Project description:TET protein-catalyzed 5mC oxidation not only creates novel DNA modifications such as 5hmC, but also initiates active or passive DNA demethylation. However, the TETs’ function in crosstalk with specific histone modifications is largely elusive. Here, we show that TET2-mediated DNA demethylation plays a primary role in the de novo establishment and maintenance of H3K4me3/H3K27me3 bivalent domain underlying the methylated DNA CpG islands (CGIs). Overexpression of wild type (WT) but not catalytic inactive mutant (Mut) TET2 in TET-low-expressing cells results in increase of 5hmC level and accompanying DNA demethylation at a subset of CGIs. Importantly, this is sufficient to create de novo bivalent domains at these loci. Genome-wide analysis reveals that these de novo synthesized bivalent domains are largely associated with a subset of key developmental gene promoters, which are often located within CpG islands that are previously hyper-methylated and silenced. On the other hand, depletion of Tet1 and Tet2 in mouse ES cells results in an apparent loss of H3K27me3 at bivalent domains, which are located within CGIs and associated with a particular set of key developmental gene promoters.

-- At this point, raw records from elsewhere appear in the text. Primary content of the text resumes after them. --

This design comes from an exercise in tuning for small area, a short achievable clock period and few clock cycles on the open sky130 flow, not from production work. Where RTL was checked, it was by simulation tests only, not by an equivalence proof against the original. No activity file was given, so power comes from the tool's default toggle rates.

// two_source_feather_blend
module two_source_feather_blend #(
  parameter int MAX_DIM = 4096,
  parameter bit      CUT_A = 1'b1,
  parameter bit      CUT_R = 1'b1,
  parameter bit      CUT_B = 1'b1,
  parameter bit      CUT_P = 1'b1,
  parameter bit      CUT_C = 1'b1,
  parameter bit [7:0] CUT_D = 8'b1111_1111
) (
  input  logic                              clk,
  input  logic                              rst,
  input  logic                              cfg_wen,
  input  logic [tsfb_pkg::REG_IDX_W-1:0]    cfg_index,
  input  logic [tsfb_pkg::REG_DATA_W-1:0]   cfg_data,
  input  logic                              s_tvalid,
  output logic                              s_tready,
  input  logic [tsfb_pkg::IN_DATA_W-1:0]    s_tdata,
  output logic                              m_tvalid,
  input  logic                              m_tready,
  output logic [tsfb_pkg::OUT_DATA_W-1:0]   m_tdata
);
  logic [12:0] dim [0:3];
  logic        alpha_mode;
  logic [12:0] cfg_clamped;
  assign cfg_clamped = (cfg_data > 13'(MAX_DIM)) ? 13'(MAX_DIM) : cfg_data;
  always_ff @(posedge clk) begin
    if (rst) begin
      dim[0] <= 13'd1024;
      dim[1] <= 13'd1024;
      dim[2] <= 13'd1024;
      dim[3] <= 13'd1024;
      alpha_mode <= 1'b0;
    end else if (cfg_wen) begin
      case (cfg_index)
        3'd0: dim[0] <= cfg_clamped;
        3'd1: dim[1] <= cfg_clamped;
        3'd2: dim[2] <= cfg_clamped;
        3'd3: dim[3] <= cfg_clamped;
        3'd4: alpha_mode <= cfg_data[0];
        default: ;
      endcase
    end
  end
  logic en;
  logic sv;
  assign en       = !sv;
  assign s_tready = en;
  logic [55:0] crd;
  assign crd = {s_tdata[87:60], s_tdata[27:0]};
  logic [3:0]  ax_in;
  logic [47:0] fac;
  for (genvar i = 0; i < 4; i++) begin : g_axis
    logic [13:0] c;
    logic [12:0] hi;
    assign c = crd[14*i +: 14];
    assign ax_in[i] = !c[13] && (c[12:0] < dim[i]);
    assign hi       = dim[i] - c[12:0];
    assign fac[12*i +: 12] = (c[12:0] < {1'b0, dim[i][12:1]}) ? 12'(c[11:0] + 12'd1) : hi[11:0];
  end
  logic [1:0]  nz0;
  ...
export LEC_CHECK = 0
export CAP_MARGIN = 20
export CORE_MARGIN = 2
export CORE_UTILIZATION = 50
export SETUP_SLACK_MARGIN = 4.0
export SLEW_MARGIN = 20
create_clock -name core_clock -period 7.5 [get_ports {clk}]
run.sh (not shown) runs the stock make flow with config.mk's settings and CLKGATE_MAP_FILE= SYNTH_SCRIPT=/design/flow/synth_recipe.tcl, a recipe that flattens the netlist after the stock synthesis.
The baseline passed the timing, DRC and antenna checks.
Testbench counts at the start, summed over its fixed seeds: cycles 15,072.
Rerun with:
--- a/flow/config.mk
+++ b/flow/config.mk
@@ -10,2 +10,2 @@
-export CORE_UTILIZATION = 50
-export SETUP_SLACK_MARGIN = 4.0
+export CORE_UTILIZATION = 40
+export SETUP_SLACK_MARGIN = 3.7
Effect: Total power drops by 14%. Combinational power falls by 24%. Final cell count rises by 1.7%. Clock-buffer cell count went up by 19. Maximum frequency went up by 2.4%. Via count drops by 4.4%. Design area is lower by 6.8%. Worst setup slack improves by 94 ps.


two_source_feather_blend, a different RTL version from the one above (not shown whole).
Size: ~12000 cells after synthesis, about 2200 flip-flops, ~180 I/O pins, roughly 120000 µm² of cells after synthesis.
==> flow/config.mk <==
export PLATFORM = sky130hd
export DESIGN_NAME = two_source_feather_blend
export DESIGN_NICKNAME = two_source_feather_blend
export VERILOG_FILES = /design/flow/design.v
export SDC_FILE = /design/flow/constraint.sdc
export NUM_CORES = 4
export LEC_CHECK = 0
export CAP_MARGIN = 20
export CORE_MARGIN = 2
export CORE_UTILIZATION = 40
export SETUP_SLACK_MARGIN = 4.3
export SLEW_MARGIN = 20
==> flow/constraint.sdc <==
create_clock -name core_clock -period 7.5 [get_ports {clk}]
set_input_delay 1.5000 -clock core_clock [delete_from_list [all_inputs] [get_ports {clk}]]
set_output_delay 1.5000 -clock core_clock [all_outputs]
set_load 0.01 [all_outputs]
The starting point finished with antenna rules left.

Collectively, these data suggest that TET proteins have a primary role in charge of regulating the crosstalk between two key epigenetic mechanisms, DNA methylation and histone methylation (H3K4me3 and H3K27me3), particularly at a subset of CpG islands associated with developmental genes. We examined H3K4me3,H3K27me3,5mC and 5hmC in 293T and mES cell types,using Illumina Hiseq2500.